Carrol Cox cbcox at ilstu.edu
Tue Apr 25 08:07:36 PDT 2000



> Curtiss Leung <bofftagstumper at yahoo.com> writes
>
> >[SNIP]>
> >Socrates may have attacked unquestioned acceptance of
> >premises, but he was not a friend of the Athenian
> >democracy.
>
> Given the way that the Athenian democracy treated him.

Let's keep the chronology straight. Socrates' collaboration with the White Terror preceded the treatment you refer to.


> And
>
> > Plato libeled the Sophists, but stands at
> >the beginning of our philsophical tradition.

This is totally wrong. The debate between the Sophists and Plato was the debate between democracy and a ruthless aristocracy. The point of departure for sophist theory was the proposition that virtue (that is, capacity to engage in public life) could be taught. The political implication was that peasants had a right to a voice in the state. For this argument in defense of the mob they have been savagely misinterpreted and slandered for 2500 years. Plato slipped up in the *Protagoras* and actually wrote a speech for Protagoras that does not (more or less deliberately) distort the speaker's position. Were it not for that slip-up it might be more difficult to penetrate what has been one of the most successful repressions of thought in the history of the west. Plato (in what still remains my favorite book) was utterly dishonest in the speeches he gave to the sophist Thrasymachus.

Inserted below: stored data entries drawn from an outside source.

File: src/rtl/isa_pkg.sv
// ####################
// MIPS ISA encodings
// ####################
`default_nettype none

package isa_pkg;

   // primary opcode field, inst[31:26]
   typedef enum logic [5:0] {
      OP_SPECIAL = 6'h00,
      OP_ADDIU   = 6'h09,
      OP_SLTI    = 6'h0a,
      OP_SLTIU   = 6'h0b,
      OP_ANDI    = 6'h0c,
      OP_ORI     = 6'h0d,
      OP_XORI    = 6'h0e,
      OP_LUI     = 6'h0f,
      OP_LB      = 6'h20,
      OP_LH      = 6'h21,
      OP_LW      = 6'h23,
      OP_LBU     = 6'h24,
      OP_LHU     = 6'h25,
      OP_SB      = 6'h28,
      OP_SH      = 6'h29,
      OP_SW      = 6'h2b
   } op_e;

   // function field of special, inst[5:0]
   typedef enum logic [5:0] {
      FN_SLL     = 6'h00,
      FN_SRL     = 6'h02,
      FN_SRA     = 6'h03,
      FN_SLLV    = 6'h04,
      FN_SRLV    = 6'h06,
      FN_SRAV    = 6'h07,
      FN_SYSCALL = 6'h0c,
      FN_ADDU    = 6'h21,
      FN_SUBU    = 6'h23,
      FN_AND     = 6'h24,
      FN_OR      = 6'h25,
      FN_XOR     = 6'h26,
      FN_NOR     = 6'h27,
      FN_SLT     = 6'h2a,
      FN_SLTU    = 6'h2b
   } funct_e;

   // add is zero so a bubble computes a harmless sum
   typedef enum logic [3:0] {
      ALU_ADD, ALU_SUB, ALU_AND, ALU_OR, ALU_XOR,
      ALU_NOR, ALU_SLT, ALU_SLTU, ALU_SLL, ALU_SRL,
      ALU_SRA, ALU_SLLV, ALU_SRLV, ALU_SRAV, ALU_LUI
   } alu_op_e;

   typedef enum logic [1:0] {
      MEM_BYTE,
      MEM_HALF,
      MEM_WORD
   } mem_size_e;

endpackage

`default_nettype wire

File: src/rtl/core_pkg.sv
// ####################
// core pipeline types
// ####################
`default_nettype none

package core_pkg;

   localparam int XLEN = 32;

   typedef logic [XLEN-1:0]   word_t;
   // byte address without the two lane bits
   typedef logic [XLEN-3:0]   word_addr_t;
   typedef logic [4:0]        reg_idx_t;
   typedef logic [XLEN/8-1:0] byte_en_t;

   // decoded control, all zero means bubble
   typedef struct packed {
      isa_pkg::alu_op_e   alu_op;
      logic               use_imm;
      logic               reg_we;
      logic               mem_read;
      logic               mem_write;
      isa_pkg::mem_size_e mem_size;
      logic               mem_unsigned;
      logic               syscall;
   } ctrl_t;

   // decode to execute
   typedef struct packed {
      ctrl_t    ctrl;
      word_t    rs_val;
      word_t    rt_val;
      word_t    imm;
      logic [4:0] shamt;
      reg_idx_t dest;
   } id_ex_t;

   // execute to memory
   typedef struct packed {
      ctrl_t    ctrl;
      word_t    alu_res;
      word_t    rt_val;
      reg_idx_t dest;
   } ex_mem_t;

   // memory to writeback, only what the register file and halt need
   typedef struct packed {
      logic     reg_we;
      logic     syscall;
      word_t    result;
      reg_idx_t dest;
   } mem_wb_t;

endpackage

`default_nettype wire

File: src/rtl/inst_decode.sv
// ####################
// instruction decoder
// ####################
`timescale 1ns/1ps
`default_nettype none

module inst_decode (
   input  wire core_pkg::word_t inst,
   output core_pkg::ctrl_t      ctrl,
   output core_pkg::word_t      imm
);

   isa_pkg::op_e    op;
   isa_pkg::funct_e funct;
   core_pkg::word_t imm_sext;
   core_pkg::word_t imm_zext;

   assign op       = isa_pkg::op_e'(inst[31:26]);
   assign funct    = isa_pkg::funct_e'(inst[5:0]);
   assign imm_sext = {{16{inst[15]}}, inst[15:0]};
   assign imm_zext = {16'h0000, inst[15:0]};

   always_comb
   begin
      // unknown encodings fall out as a bubble
      ctrl = '0;
      imm  = imm_sext;
      case (op)
         isa_pkg::OP_SPECIAL:
         begin
            ctrl.reg_we = 1'b1;
            case (funct)
               isa_pkg::FN_ADDU: ctrl.alu_op = isa_pkg::ALU_ADD;
               isa_pkg::FN_SUBU: ctrl.alu_op = isa_pkg::ALU_SUB;
               isa_pkg::FN_AND:  ctrl.alu_op = isa_pkg::ALU_AND;
               isa_pkg::FN_OR:   ctrl.alu_op = isa_pkg::ALU_OR;
               isa_pkg::FN_XOR:  ctrl.alu_op = isa_pkg::ALU_XOR;
               isa_pkg::FN_NOR:  ctrl.alu_op = isa_pkg::ALU_NOR;
               isa_pkg::FN_SLT:  ctrl.alu_op = isa_pkg::ALU_SLT;
               isa_pkg::FN_SLTU: ctrl.alu_op = isa_pkg::ALU_SLTU;
               isa_pkg::FN_SLL:  ctrl.alu_op = isa_pkg::ALU_SLL;
               isa_pkg::FN_SRL:  ctrl.alu_op = isa_pkg::ALU_SRL;
               isa_pkg::FN_SRA:  ctrl.alu_op = isa_pkg::ALU_SRA;
               isa_pkg::FN_SLLV: ctrl.alu_op = isa_pkg::ALU_SLLV;
               isa_pkg::FN_SRLV: ctrl.alu_op = isa_pkg::ALU_SRLV;
               isa_pkg::FN_SRAV: ctrl.alu_op = isa_pkg::ALU_SRAV;
               isa_pkg::FN_SYSCALL:
               begin
                  // no register write, only the halt marker travels
                  ctrl.reg_we  = 1'b0;
                  ctrl.syscall = 1'b1;
               end
               default: ctrl.reg_we = 1'b0;
            endcase
         end
         // arithmetic immediates keep the sign extension
         isa_pkg::OP_ADDIU, isa_pkg::OP_SLTI, isa_pkg::OP_SLTIU:
         begin
            ctrl.use_imm = 1'b1;
            ctrl.reg_we  = 1'b1;
            if (op == isa_pkg::OP_SLTI)
               ctrl.alu_op = isa_pkg::ALU_SLT;
            else if (op == isa_pkg::OP_SLTIU)
               ctrl.alu_op = isa_pkg::ALU_SLTU;
         end
         // logic immediates and lui zero-extend
         isa_pkg::OP_ANDI, isa_pkg::OP_ORI, isa_pkg::OP_XORI, isa_pkg::OP_LUI:
         begin
            ctrl.use_imm = 1'b1;
            ctrl.reg_we  = 1'b1;
            imm          = imm_zext;
            case (op)
               isa_pkg::OP_ANDI: ctrl.alu_op = isa_pkg::ALU_AND;
               isa_pkg::OP_ORI:  ctrl.alu_op = isa_pkg::ALU_OR;
               isa_pkg::OP_XORI: ctrl.alu_op = isa_pkg::ALU_XOR;
               default:          ctrl.alu_op = isa_pkg::ALU_LUI;
            endcase
         end
         // loads, address is rs plus offset
         isa_pkg::OP_LB, isa_pkg::OP_LBU, isa_pkg::OP_LH, isa_pkg::OP_LHU, isa_pkg::OP_LW:
         begin
            ctrl.use_imm      = 1'b1;
            ctrl.reg_we       = 1'b1;
            ctrl.mem_read     = 1'b1;
            ctrl.mem_unsigned = (op == isa_pkg::OP_LBU) || (op == isa_pkg::OP_LHU);
            if (op == isa_pkg::OP_LB || op == isa_pkg::OP_LBU)
               ctrl.mem_size = isa_pkg::MEM_BYTE;
            else if (op == isa_pkg::OP_LH || op == isa_pkg::OP_LHU)
               ctrl.mem_size = isa_pkg::MEM_HALF;
            else
               ctrl.mem_size = isa_pkg::MEM_WORD;
         end
         isa_pkg::OP_SB, isa_pkg::OP_SH, isa_pkg::OP_SW:
         begin
            ctrl.use_imm   = 1'b1;
            ctrl.mem_write = 1'b1;
            if (op == isa_pkg::OP_SB)
               ctrl.mem_size = isa_pkg::MEM_BYTE;
            else if (op == isa_pkg::OP_SH)
               ctrl.mem_size = isa_pkg::MEM_HALF;
            else
               ctrl.mem_size = isa_pkg::MEM_WORD;
         end
         default: ctrl = '0;
      endcase
   end

endmodule

`default_nettype wire

File: src/rtl/reg_file.sv
// ####################
// register file
// ####################
`timescale 1ns/1ps
`default_nettype none

module reg_file (
   input  wire                     clk,
   input  wire                     rst_b,
   input  wire core_pkg::reg_idx_t rs_idx,
   input  wire core_pkg::reg_idx_t rt_idx,
   output core_pkg::word_t         rs_data,
   output core_pkg::word_t         rt_data,
   input  wire                     wr_en,
   input  wire core_pkg::reg_idx_t wr_idx,
   input  wire core_pkg::word_t    wr_data
);

   // $zero has no storage
   core_pkg::word_t regs [1:31];

   always_ff @(posedge clk or negedge rst_b)
   begin
      if (!rst_b)
      begin
         for (int i = 1; i < 32; i++)
            regs[i] <= '0;
      end
      else if (wr_en && wr_idx != '0)
         regs[wr_idx] <= wr_data;
   end

   // write-through so decode sees the writeback value in the same cycle
   assign rs_data = (rs_idx == '0)                 ? '0      :
                    (wr_en && wr_idx == rs_idx)    ? wr_data :
                                                     regs[rs_idx];
   assign rt_data = (rt_idx == '0)                 ? '0      :
                    (wr_en && wr_idx == rt_idx)    ? wr_data :
                                                     regs[rt_idx];

endmodule

`default_nettype wire

File: src/rtl/hazard_unit.sv
// ####################
// RAW stall detect
// ####################
`timescale 1ns/1ps
`default_nettype none

module hazard_unit (
   input  wire core_pkg::reg_idx_t rs_idx,
   input  wire core_pkg::reg_idx_t rt_idx,
   input  wire core_pkg::id_ex_t   id_ex,
   input  wire core_pkg::ex_mem_t  ex_mem,
   output logic                    stall
);

   // one source against one producer, $zero never waits
   function automatic logic hit(core_pkg::reg_idx_t src, core_pkg::reg_idx_t dst, logic we);
      return we && (src != '0) && (src == dst);
   endfunction

   // writeback is covered by the register file bypass
   assign stall = hit(rs_idx, id_ex.dest,  id_ex.ctrl.reg_we)  ||
                  hit(rt_idx, id_ex.dest,  id_ex.ctrl.reg_we)  ||
                  hit(rs_idx, ex_mem.dest, ex_mem.ctrl.reg_we) ||
                  hit(rt_idx, ex_mem.dest, ex_mem.ctrl.reg_we);

endmodule

`default_nettype wire

File: src/rtl/alu.sv
// ####################
// integer ALU
// ####################
`timescale 1ns/1ps
`default_nettype none

module alu (
   input  wire isa_pkg::alu_op_e op,
   input  wire core_pkg::word_t  a,
   input  wire core_pkg::word_t  b,
   input  wire [4:0]             shamt,
   output core_pkg::word_t       result
);

   // variable shifts take the amount from rs
   logic [4:0] vshamt;
   logic       lt_s;
   logic       lt_u;

   assign vshamt = a[4:0];
   assign lt_s   = $signed(a) < $signed(b);
   assign lt_u   = a < b;

   always_comb
   begin
      case (op)
         isa_pkg::ALU_ADD:  result = a + b;
         isa_pkg::ALU_SUB:  result = a - b;
         isa_pkg::ALU_AND:  result = a & b;
         isa_pkg::ALU_OR:   result = a | b;
         isa_pkg::ALU_XOR:  result = a ^ b;
         isa_pkg::ALU_NOR:  result = ~(a | b);
         // compares return 0 or 1
         isa_pkg::ALU_SLT:  result = {{(core_pkg::XLEN-1){1'b0}}, lt_s};
         isa_pkg::ALU_SLTU: result = {{(core_pkg::XLEN-1){1'b0}}, lt_u};
         // constant shifts act on rt
         isa_pkg::ALU_SLL:  result = b << shamt;
         isa_pkg::ALU_SRL:  result = b >> shamt;
         isa_pkg::ALU_SRA:  result = $signed(b) >>> shamt;
         isa_pkg::ALU_SLLV: result = b << vshamt;
         isa_pkg::ALU_SRLV: result = b >> vshamt;
         isa_pkg::ALU_SRAV: result = $signed(b) >>> vshamt;
         // immediate already zero-extended by decode
         isa_pkg::ALU_LUI:  result = {b[15:0], 16'h0000};
         default:           result = a + b;
      endcase
   end

endmodule

`default_nettype wire

File: src/rtl/mem_align.sv
// ####################
// load/store lanes
// ####################
`timescale 1ns/1ps
`default_nettype none

module mem_align (
   input  wire core_pkg::ctrl_t  ctrl,
   input  wire [1:0]             byte_off,
   input  wire core_pkg::word_t  store_src,
   input  wire core_pkg::word_t  rdata,
   output core_pkg::word_t       wdata,
   output core_pkg::byte_en_t    we,
   output core_pkg::word_t       load_data
);

   core_pkg::byte_en_t lanes;
   core_pkg::word_t    byte_sel;
   core_pkg::word_t    half_sel;

   // little-endian, lane k is bits 8k+7:8k
   always_comb
   begin
      case (ctrl.mem_size)
         isa_pkg::MEM_BYTE:
         begin
            wdata = {4{store_src[7:0]}};
            lanes = core_pkg::byte_en_t'(4'b0001) << byte_off;
         end
         isa_pkg::MEM_HALF:
         begin
            // halves sit on even offsets
            wdata = {2{store_src[15:0]}};
            lanes = core_pkg::byte_en_t'(4'b0011) << {byte_off[1], 1'b0};
         end
         isa_pkg::MEM_WORD:
         begin
            wdata = store_src;
            lanes = 4'b1111;
         end
         default:
         begin
            wdata = store_src;
            lanes = '0;
         end
      endcase
   end

   assign we = ctrl.mem_write ? lanes : '0;

   // move the addressed byte or half down to bit 0
   assign byte_sel = rdata >> {byte_off, 3'b000};
   assign half_sel = rdata >> {byte_off[1], 4'h0};

   always_comb
   begin
      case (ctrl.mem_size)
         isa_pkg::MEM_BYTE:
            load_data = ctrl.mem_unsigned ? {24'h000000, byte_sel[7:0]}
                                          : {{24{byte_sel[7]}}, byte_sel[7:0]};
         isa_pkg::MEM_HALF:
            load_data = ctrl.mem_unsigned ? {16'h0000, half_sel[15:0]}
                                          : {{16{half_sel[15]}}, half_sel[15:0]};
         default:
            load_data = rdata;
      endcase
   end

endmodule

`default_nettype wire

File: src/rtl/mips_core.sv
// ####################
// MIPS 5-stage core
// ####################
`timescale 1ns/1ps
`default_nettype none

module mips_core #(
   parameter core_pkg::word_t TEXT_START = 32'h0040_0000
) (
   input  wire                   clk,
   input  wire                   rst_b,
   output core_pkg::word_addr_t  inst_addr,
   input  wire core_pkg::word_t  inst,
   output core_pkg::word_addr_t  mem_addr,
   output core_pkg::word_t       mem_wdata,
   output core_pkg::byte_en_t    mem_we,
   input  wire core_pkg::word_t  mem_rdata,
   output logic                  halted
);

   // fetch to decode
   typedef struct packed {
      core_pkg::word_t inst;
      logic            valid;
   } if_id_t;

   core_pkg::word_t    pc;
   if_id_t             if_id;
   core_pkg::id_ex_t   id_ex;
   core_pkg::ex_mem_t  ex_mem;
   core_pkg::mem_wb_t  mem_wb;
   // set once a syscall leaves decode
   logic               frozen;

   core_pkg::word_t    id_inst;
   core_pkg::ctrl_t    dec_ctrl;
   core_pkg::ctrl_t    id_ctrl;
   core_pkg::word_t    id_imm;
   core_pkg::word_t    rs_data;
   core_pkg::word_t    rt_data;
   core_pkg::reg_idx_t id_rs;
   core_pkg::reg_idx_t id_rt;
   core_pkg::reg_idx_t id_dest;
   core_pkg::reg_idx_t hz_rt;
   logic               stall;
   logic               freeze;
   core_pkg::word_t    alu_b;
   core_pkg::word_t    alu_res;
   core_pkg::word_t    load_data;

   assign inst_addr = pc[31:2];

   always_ff @(posedge clk or negedge rst_b)
   begin
      if (!rst_b)
      begin
         pc     <= TEXT_START;
         if_id  <= '0;
         frozen <= 1'b0;
      end
      else if (!stall)
      begin
         // a syscall in decode stops fetch for good
         if (freeze)
            if_id.valid <= 1'b0;
         else
         begin
            pc          <= pc + 32'd4;
            if_id.inst  <= inst;
            if_id.valid <= 1'b1;
         end
         frozen <= freeze;
      end
   end

   // an empty decode slot reads as a zero word
   assign id_inst = if_id.valid ? if_id.inst : '0;
   assign id_rs   = id_inst[25:21];
   assign id_rt   = id_inst[20:16];

   inst_decode u_inst_decode (
      .inst (id_inst),
      .ctrl (dec_ctrl),
      .imm  (id_imm)
   );

   assign id_ctrl = if_id.valid ? dec_ctrl : '0;
   assign freeze  = frozen || id_ctrl.syscall;
   // I-type results go to rt, R-type to rd
   assign id_dest = id_ctrl.use_imm ? id_rt : id_inst[15:11];
   // rt is a source only for R-type and stores
   assign hz_rt   = (!id_ctrl.use_imm || id_ctrl.mem_write) ? id_rt : '0;

   reg_file u_reg_file (
      .clk     (clk),
      .rst_b   (rst_b),
      .rs_idx  (id_rs),
      .rt_idx  (id_rt),
      .rs_data (rs_data),
      .rt_data (rt_data),
      .wr_en   (mem_wb.reg_we),
      .wr_idx  (mem_wb.dest),
      .wr_data (mem_wb.result)
   );

   hazard_unit u_hazard_unit (
      .rs_idx (id_rs),
      .rt_idx (hz_rt),
      .id_ex  (id_ex),
      .ex_mem (ex_mem),
      .stall  (stall)
   );

   always_ff @(posedge clk or negedge rst_b)
   begin
      if (!rst_b)
         id_ex <= '0;
      else if (stall)
         id_ex <= '0;
      else
      begin
         id_ex.ctrl   <= id_ctrl;
         id_ex.rs_val <= rs_data;
         id_ex.rt_val <= rt_data;
         id_ex.imm    <= id_imm;
         id_ex.shamt  <= id_inst[10:6];
         id_ex.dest   <= id_dest;
      end
   end

   assign alu_b = id_ex.ctrl.use_imm ? id_ex.imm : id_ex.rt_val;

   alu u_alu (
      .op     (id_ex.ctrl.alu_op),
      .a      (id_ex.rs_val),
      .b      (alu_b),
      .shamt  (id_ex.shamt),
      .result (alu_res)
   );

   // execute, memory and writeback never hold
   always_ff @(posedge clk or negedge rst_b)
   begin
      if (!rst_b)
      begin
         ex_mem <= '0;
         mem_wb <= '0;
         halted <= 1'b0;
      end
      else
      begin
         ex_mem.ctrl    <= id_ex.ctrl;
         ex_mem.alu_res <= alu_res;
         ex_mem.rt_val  <= id_ex.rt_val;
         ex_mem.dest    <= id_ex.dest;
         mem_wb.reg_we  <= ex_mem.ctrl.reg_we;
         mem_wb.syscall <= ex_mem.ctrl.syscall;
         mem_wb.result  <= ex_mem.ctrl.mem_read ? load_data : ex_mem.alu_res;
         mem_wb.dest    <= ex_mem.dest;
         // sticky until reset
         halted         <= halted || mem_wb.syscall;
      end
   end

   assign mem_addr = ex_mem.alu_res[31:2];

   mem_align u_mem_align (
      .ctrl      (ex_mem.ctrl),
      .byte_off  (ex_mem.alu_res[1:0]),
      .store_src (ex_mem.rt_val),
      .rdata     (mem_rdata),
      .wdata     (mem_wdata),
      .we        (mem_we),
      .load_data (load_data)
   );

endmodule

`default_nettype wire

> The Sophists - or what we call lawyers - had it coming (sorry - it was a
> cheap shot all you lawyers out there). His statement of the dialectical
> mode of explication in the Republic, remains un-bested.

In the Anti-Duhring Marx (yes Marx -- for all you Engels-baiters, Marx contributed one chapter to the Anti-Duhring) defended Plato vigorously and savaged Duhring for daring to attack Plato.